#### Requirement:
Would you count the lines in the entries below that contain "enum"? Reply with the number only.

#### Listed records:
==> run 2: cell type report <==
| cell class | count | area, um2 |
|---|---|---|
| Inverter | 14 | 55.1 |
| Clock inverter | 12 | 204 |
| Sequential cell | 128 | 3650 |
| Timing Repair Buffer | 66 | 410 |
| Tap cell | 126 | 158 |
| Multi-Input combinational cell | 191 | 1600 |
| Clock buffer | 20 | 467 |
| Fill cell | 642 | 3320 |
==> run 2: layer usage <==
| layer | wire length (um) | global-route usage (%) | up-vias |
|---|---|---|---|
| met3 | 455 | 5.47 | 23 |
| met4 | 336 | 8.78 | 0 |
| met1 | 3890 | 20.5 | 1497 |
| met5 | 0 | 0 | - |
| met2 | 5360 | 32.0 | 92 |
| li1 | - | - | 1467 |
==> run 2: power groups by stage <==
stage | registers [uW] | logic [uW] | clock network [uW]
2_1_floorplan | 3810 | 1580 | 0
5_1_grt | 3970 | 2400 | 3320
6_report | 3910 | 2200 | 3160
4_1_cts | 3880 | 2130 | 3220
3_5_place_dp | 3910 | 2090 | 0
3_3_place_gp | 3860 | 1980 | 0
[src/qmeu_pkg.sv]
`default_nettype none
package qmeu_pkg;
	localparam int QueueDepthDef = 1024;
	localparam int ProgramDepthDef = 4096;
	localparam int NumRegsDef = 26;
	localparam int ValueW = 16;
	localparam int OpW = 5;
	localparam int RegIdxW = 5;
	localparam int PcW = 12;

	typedef enum logic [OpW-1:0] {
		OP_PUSH_IMM = 5'd0, OP_ADD = 5'd1, OP_SUB = 5'd2, OP_MUL = 5'd3,
		OP_DIV = 5'd4, OP_MOD = 5'd5, OP_POP_REG = 5'd6, OP_PUSH_REG = 5'd7,
		OP_PRINT_POP = 5'd8, OP_PRINT_REG = 5'd9, OP_CHAR_POP = 5'd10,
		OP_CHAR_REG = 5'd11, OP_LABEL = 5'd12, OP_JUMP = 5'd13, OP_JZ = 5'd14,
		OP_JEQ = 5'd15, OP_JGT = 5'd16, OP_QUIT = 5'd17
	} op_t;

	// decoded instruction handed from front to back
	typedef struct packed {
		logic [OpW-1:0] op;
		logic [RegIdxW-1:0] r1;
		logic [RegIdxW-1:0] r2;
		logic [ValueW-1:0] imm;
		logic [PcW-1:0] target;
		logic pops2;
		logic pops1;
		logic pushes;
	} decoded_t;

	typedef enum logic [3:0] {
		ST_IDLE, ST_POP_X, ST_WAIT_X, ST_POP_Y, ST_WAIT_Y,
		ST_MUL, ST_DIV, ST_EXEC, ST_OUT
	} state_t;
endpackage
`default_nettype wire

[src/qmeu_in_if.sv]
`default_nettype none
interface qmeu_in_if;
	logic valid;
	logic ready;
	logic [4:0] operation;
	logic [4:0] reg_first;
	logic [4:0] reg_second;
	logic [15:0] immediate;
	logic [11:0] jump_target;
	modport source(output valid, operation, reg_first, reg_second, immediate, jump_target,
		input ready);
	modport sink(input valid, operation, reg_first, reg_second, immediate, jump_target,
		output ready);
endinterface
`default_nettype wire

[src/qmeu_front.sv]
`default_nettype none
module qmeu_front import qmeu_pkg::*; (
	input wire logic clk,
	input wire logic arst_n,
	qmeu_in_if.sink in_ch,
	output logic dq_valid,
	input wire logic dq_pop,
	output decoded_t dq_data
);
	// two-entry queue of decoded requests
	decoded_t buf_q [2];
	logic [1:0] cnt_q;
	logic rd_q, wr_q;
	decoded_t d;
	logic push;

	always_comb begin
		d.op = in_ch.operation;
		d.r1 = in_ch.reg_first;
		d.r2 = in_ch.reg_second;
		d.imm = in_ch.immediate;
		d.target = in_ch.jump_target;
		d.pops2 = (in_ch.operation == OP_ADD) || (in_ch.operation == OP_SUB)
			|| (in_ch.operation == OP_MUL) || (in_ch.operation == OP_DIV)
			|| (in_ch.operation == OP_MOD);
		d.pops1 = (in_ch.operation == OP_POP_REG) || (in_ch.operation == OP_PRINT_POP)
			|| (in_ch.operation == OP_CHAR_POP);
		d.pushes = d.pops2 || (in_ch.operation == OP_PUSH_IMM)
			|| (in_ch.operation == OP_PUSH_REG);
	end

	assign in_ch.ready = (cnt_q != 2'd2);
	assign push = in_ch.valid && in_ch.ready;
	assign dq_valid = (cnt_q != 2'd0);
	assign dq_data = buf_q[rd_q];

	always_ff @(posedge clk) begin
		if (push) begin
			buf_q[wr_q] <= d;
		end
	end

	always_ff @(posedge clk or negedge arst_n) begin
		if (!arst_n) begin
			cnt_q <= '0;
			rd_q <= 1'b0;
			wr_q <= 1'b0;
		end else begin
			if (push) wr_q <= ~wr_q;
			if (dq_pop) rd_q <= ~rd_q;
			cnt_q <= cnt_q + {1'b0, push} - {1'b0, dq_pop};
		end
	end
endmodule
`default_nettype wire

[src/flat_wrapper.sv]
// flat-port wrapper written by rule: the top's interface ports become plain ports
module qmeu_front_flat import qmeu_pkg::*;
  (clk, arst_n, dq_valid, dq_pop, dq_data, in_ch_valid, in_ch_operation, in_ch_reg_first, in_ch_reg_second, in_ch_immediate, in_ch_jump_target, in_ch_ready);
  qmeu_in_if in_ch_i ();
  input wire logic clk;
  input wire logic arst_n;
  output logic dq_valid;
  input wire logic dq_pop;
  output decoded_t dq_data;
  input wire logic [$bits(in_ch_i.valid)-1:0] in_ch_valid;
  input wire logic [$bits(in_ch_i.operation)-1:0] in_ch_operation;
  input wire logic [$bits(in_ch_i.reg_first)-1:0] in_ch_reg_first;
  input wire logic [$bits(in_ch_i.reg_second)-1:0] in_ch_reg_second;
  input wire logic [$bits(in_ch_i.immediate)-1:0] in_ch_immediate;
  input wire logic [$bits(in_ch_i.jump_target)-1:0] in_ch_jump_target;
  output wire logic [$bits(in_ch_i.ready)-1:0] in_ch_ready;
  assign in_ch_i.valid = in_ch_valid;
  assign in_ch_i.operation = in_ch_operation;
  assign in_ch_i.reg_first = in_ch_reg_first;
  assign in_ch_i.reg_second = in_ch_reg_second;
  assign in_ch_i.immediate = in_ch_immediate;
  assign in_ch_i.jump_target = in_ch_jump_target;
  assign in_ch_ready = in_ch_i.ready;
  qmeu_front u_core (.clk(clk), .arst_n(arst_n), .in_ch(in_ch_i), .dq_valid(dq_valid), .dq_pop(dq_pop), .dq_data(dq_data));
endmodule
[config.mk]
export PLATFORM = sky130hd
export DESIGN_NAME = qmeu_front_flat
export DESIGN_NICKNAME = d
export VERILOG_FILES = /design/src/qmeu_pkg.sv /design/src/qmeu_in_if.sv /design/src/qmeu_front.sv /design/src/flat_wrapper.sv
export SDC_FILE = /design/constraint.sdc
export NUM_CORES = 1
export LEC_CHECK = 0
export ABC_CLOCK_PERIOD_IN_PS = 3650
export BUFFER_PORTS_ARGS = -buffer_cell sky130_fd_sc_hd__buf_2
export CAP_MARGIN = 15
export CORE_MARGIN = 5
export CORE_UTILIZATION = 54
export CTS_BUF_LIST = sky130_fd_sc_hd__clkbuf_8
export DETAILED_ROUTE_END_ITERATION = 8
export GPL_ROUTABILITY_DRIVEN = 0
export PLACE_DENSITY = 0.84
export REMOVE_ABC_BUFFERS = 1
export SLEW_MARGIN = 20
export SYNTH_ARGS = -nofsm -noshare
export SYNTH_HDL_FRONTEND = slang
export SYNTH_SLANG_ARGS = --single-unit
[constraint.sdc]
create_clock -name clk -period 3.65 [get_ports clk]
set_clock_uncertainty 0.05 [all_clocks]
set_input_delay 0.73 -clock clk [delete_from_list [all_inputs] [get_ports clk]]
set_output_delay 0.73 -clock clk [all_outputs]
set_load 0.03 [all_outputs]
# ---- After elaboration in Yosys (flattened, before gate mapping)
# Memory sizes are Yosys's and may differ from the RTL's.
# Index checks and enable logic that the tools add are counted.
dict set report totals {
  reg_bits 4
  latch_bits 0
  ramBits 92
  romBits 0
  input_bits 47
  out_inout_bits 48
  wordCells 31
  memories 1
}
# name depth width rd rd_ports_with_merged_regs wr line
set memory_table {}
lappend memory_table {u_core.buf_q 2 46 1 0 1 qmeu_front.sv:11} ;# decoded_t buf_q [2];
dict set report classes {
  addsub 2
  multipliers 0
  n_div 0
  n_lt_le_gt_ge 0
  n_eq_ne 10
  shifts 0
  n_mux 2
  bitwise_logic 2
  reduce_logical 11
}
# op count
set ops {}
lappend ops {{$eq 5x3->1 const B} 4}
lappend ops {{$eq 5x2->1 const B} 2}
lappend ops {{$eq 5x4->1 const B} 2}
lappend ops {{$logic_or 1x1->1} 8}
lappend ops {{$eq 5x1->1 const B} 1}
lappend ops {{$logic_not 5->1} 1}
lappend ops {{$add 2x1->2} 1}
lappend ops {{$mux 1} 2}
lappend ops {{$ne 2x2->1 const B} 1}
lappend ops {{$not 1->1} 2}
lappend ops {{$reduce_bool 2->1} 1}
lappend ops {{$sub 2x1->2} 1}
lappend ops {{$logic_and 1x1->1} 1}

# ---- Logic depth before layout (Yosys ltp)
dict set report depth {
  ltp_word 7
  depth_mapped 6
  ltp_nobuf 6
}

# ---- Worst setup path before layout
# No wires, ideal clock.
dict set report synth_timing {
  path_kind {reg-to-reg}
  start {reg u_core.cnt_q[1]}
  end {mem u_core.buf_q[0][0] in the netlist's numbering (enable)}
  setup_ns 0.450
  arrival_ns 2.773
  t_required_ns 3.150
  path_slack_ns 0.378
  stages_incl_launch_ff 4
  path_buffers 0
  synth_period_minus_slack_ns 3.272
  path_cell_list {dfrtp_1 > nand2b_1 > nand2_1 > nor2_1}
}
dict set report synth_between {
  elab_chain_len 4
}
# item line
set synth_lines {}
lappend synth_lines {{from (decl)} qmeu_front.sv:12} ;# logic [1:0] cnt_q;
lappend synth_lines {{from (signal assigned)} qmeu_front.sv:51} ;# cnt_q <= cnt_q + {1'b0, push} - {1'b0, dq_pop};
lappend synth_lines {{$ne 2x2->1} qmeu_front.sv:32} ;# assign in_ch.ready = (cnt_q != 2'd2);
lappend synth_lines {{named net in_ch_ready} flat_wrapper.sv:16} ;# output wire logic [$bits(in_ch_i.ready)-1:0] in_ch_ready;
lappend synth_lines {{$logic_and 1x1->1} qmeu_front.sv:33} ;# assign push = in_ch.valid && in_ch.ready;
lappend synth_lines {{$mux 1} qmeu_front.sv:38} ;# if (push) begin
lappend synth_lines {{$mux 1 (not written as such)} qmeu_front.sv:39} ;# buf_q[wr_q] <= d;
lappend synth_lines {{to (decl)} qmeu_front.sv:11}
# The timed path passes the listed nets, and every way through them passes these cells.

==> impl_results.md <==
* Outcome: finished, final reports clean
* Worst setup path class: register to primary output
* Ant. Diodes at 0
* GRT Util Overall at 15.1%
* Post-cts resize count at 0
* Max H-tree Level at 3
* Net Sw Frac at 36.4%
* Sequential cell area at 2860 µm²
* CTS Buf Count at 9
* IO Pins at 95
* Synth Instances at 168
* Slew Viols, Final at 0
* CP required at 2.87 ns
* WP data arrival at 1.92 ns
* GR Util met1 at 19.9%
* Final Hold Slack at 0.123 ns
* Syn_area_per_cell at 21.9 µm²
* Gate power share at 39.3%
* Post-DP HPWL at 4.38 mm
* Die Wd at 92.6 µm
* Leakage at 0.00177 µW
* PD cells at 850 nW/µm²
* Worst setup startpoint: u_core.rd_q$_DFFE_PN0P_
* Critical-path maximum fanout at 27
* Final setup vio count at 0
* Largest net degree at the start of global routing at 28
* DR pass1 iterations at 4
* Slowest CP cell: dfrtp_2
* Hold Vio Cnt, Final at 0
* Maxcap violations at 0
* Layout overhead on the synthesized area at 20.9%
* Switching power at 1380 µW
* Clock Latency Late Sink at 0.35 ns
* Num rows at 30
* Register-to-Register Setup Slack at 1.69 ns
* Die Y at 92.6 µm
* Reg clk slew, reported paths at 0.08 ns
* Setup TNS Final at 0 ns
* Synth cell types at 17
* Max VDD drop at 0.577 mV
* Initial Util at 54.8%
* Final ANT Viol Nets at 0
* Root Buffer: clkbuf_8
* R2r startpoint: u_core.cnt_q[1]$_DFF_PN0_
* Worst r2r dst: u_core.buf_q[1][16]$_DFFE_PP_
* Total number of vias at 1,847
* Synth Warn # at 0
* Critical Path Start Type: register
* Min-Delay Path Class: input pin to async pin
* CTS tree: yes
* Most frequent cells in the layout: buf_2, edfxtp_1, mux2_4
* DRC Markers at 0
* DR iter-0 viols at 69
* Most common library cell in the layout ignoring fill and taps: buf_2
* Grt peak-use layer: met2
* Post-DR wirelength/cell at 17.3 µm
* GRT met2 Usage at 23.6%
* Register area share after synthesis at 77.7%
* P_int at 2410 µW
* Hold buffer count at CTS at 0
* Seq pwr share at 43.1%
* Critical path, cell by cell: buf_12 > mux2_2 > buf_2
* First-pass GRT wire length at 9.72 mm
* CTS max path bufs at 2
* Core area at 6720 µm²
* Clk pwr share at 17.6%
* FILL cells at 467
* Least-Margin Pin Slew at 0.689 ns
* I/O Buffers at 94
* Vias/cell at 5.17
* Die footprint at 8570 µm²
* Initial antenna violation count at 0
* Postcts setup bufs at 0
* Share of layout cells above drive strength 1 at 59.2%
* R2R depth at 3
* Worst slew margin at 52.9%
* Max stage delay on crit path at 0.74 ns
* Vias in the first global route at 1,959
* Multi-input gate area at 768 µm²
* Synthesized cell area at 3680 µm²
* Met3 GRT Util at 4.39%
* Nets at 321
* Final min period at 2.70 ns
* #FFs+latches synth at 96
* TritonCTS Sinks at 96
* GRT overflow at 0
* Worst setup endpoint: dq_data[3]
* Final period utilization at 74.0%
* Unrepaired setup endpoints after global routing: no
* Post-Route WL at 6.17 mm
* Crit end category: primary output
* Fmax at 0.370 GHz
## cell type report
type | count | share of cell area, %
multi-input combinational | 64 | 17.3
clock buffer | 9 | 2.78
inverter | 3 | 0.253
clock inverter | 7 | 1.60
tap | 80 | 2.25
timing repair buffer | 98 | 11.5
sequential | 96 | 64.3
## power groups by stage
stage,Sequential (µW),Combinational (µW),Clock (µW)
after floorplan,1680,1080,0
after CTS,1640,1510,687
after detailed placement,1660,1510,0
after global routing,1660,1570,734
after global placement,1640,1490,0
final,1630,1490,667
## cells in the mapped netlist
master     count  area share (%)
a2111oi_0      1            0.24
and3_1         1            0.17
buf_2          1            0.14
buf_6          4             1.2
dfrtp_1        4             2.7
edfxtp_1      92              75
ha_1           2            0.68
inv_1          3            0.31
mux2_2        17             5.2
mux2_4        30              12
nand2_1        2            0.20
nand2b_1       1            0.17
nor2_1         2            0.20
nor3_1         3            0.41
or2_2          1            0.17
xnor2_1        3            0.71
xor2_1         1            0.24
## worst min-delay path by stage
| stage | from | end | slack [ns] |
|---|---|---|---|
| 3_5_place_dp | arst_n | u_core.cnt_q[0]$_DFF_PN0_ | 0.49 |
| 3_3_place_gp | u_core.wr_q$_DFFE_PN0P_ | u_core.wr_q$_DFFE_PN0P_ | 0.48 |
| 2_1_floorplan | arst_n | u_core.cnt_q[0]$_DFF_PN0_ | 0.38 |
| 5_1_grt | arst_n | u_core.cnt_q[0]$_DFF_PN0_ | 0.11 |
| 6_report | arst_n | u_core.cnt_q[0]$_DFF_PN0_ | 0.12 |
| 4_1_cts | arst_n | u_core.cnt_q[0]$_DFF_PN0_ | 0.11 |
## sequential cells by signal, summed over array words and instances, names as in the netlist
name	count
u_core.buf_q	92
u_core.wr_q	1
u_core.rd_q	1
u_core.cnt_q	2
## worst max-delay path, delay by kind of cell, from the launching register on
kind                   cells  cell delay, ns
DFF                        1            0.74
muxes                      1            0.36
buffers and inverters      2            0.48
## logic make-up (layout without fill, tap and decap cells)
kind of cell / count (synthesis) / in the layout / share of synthesized area, %
flops: 96 / 96 / 77.7
mux: 47 / 47 / 17.4
simple gates: 10 / 10 / 1.33
buf+inv: 8 / 117 / 1.66
xor+xnor: 4 / 4 / 0.951
fa+ha+maj: 2 / 2 / 0.679
compound gates: 1 / 1 / 0.238
## routing by layer
layer | part of all wire (%) | routed length, µm | up-vias
li1 | - | - | 861
met1 | 43 | 2680 | 904
met2 | 47 | 2900 | 73
met3 | 8.1 | 501 | 9
met4 | 1.4 | 85 | 0
met5 | 0 | 0 | -
## metrics by stage
| stage | util (%) | cells | area, µm² | total power, µW | setup WS (ns) |
|---|---|---|---|---|---|
| 5_1_grt | 66.3 | 357 | 4450 | 3970 | 0.833 |
| 6_report | 66.3 | 357 | 4450 | 3780 | 0.951 |
| 2_1_floorplan | - | 163 | 3630 | 2770 | 0.378 |
| 4_1_cts | 66.3 | 357 | 4450 | 3830 | 0.903 |
| 3_5_place_dp | 63.4 | 341 | 4260 | 3170 | 1.30 |
| 3_3_place_gp | 63.4 | 341 | 4260 | 3130 | 1.30 |
No activity file was read; power rests on OpenSTA's default activity.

#### Solution below:
2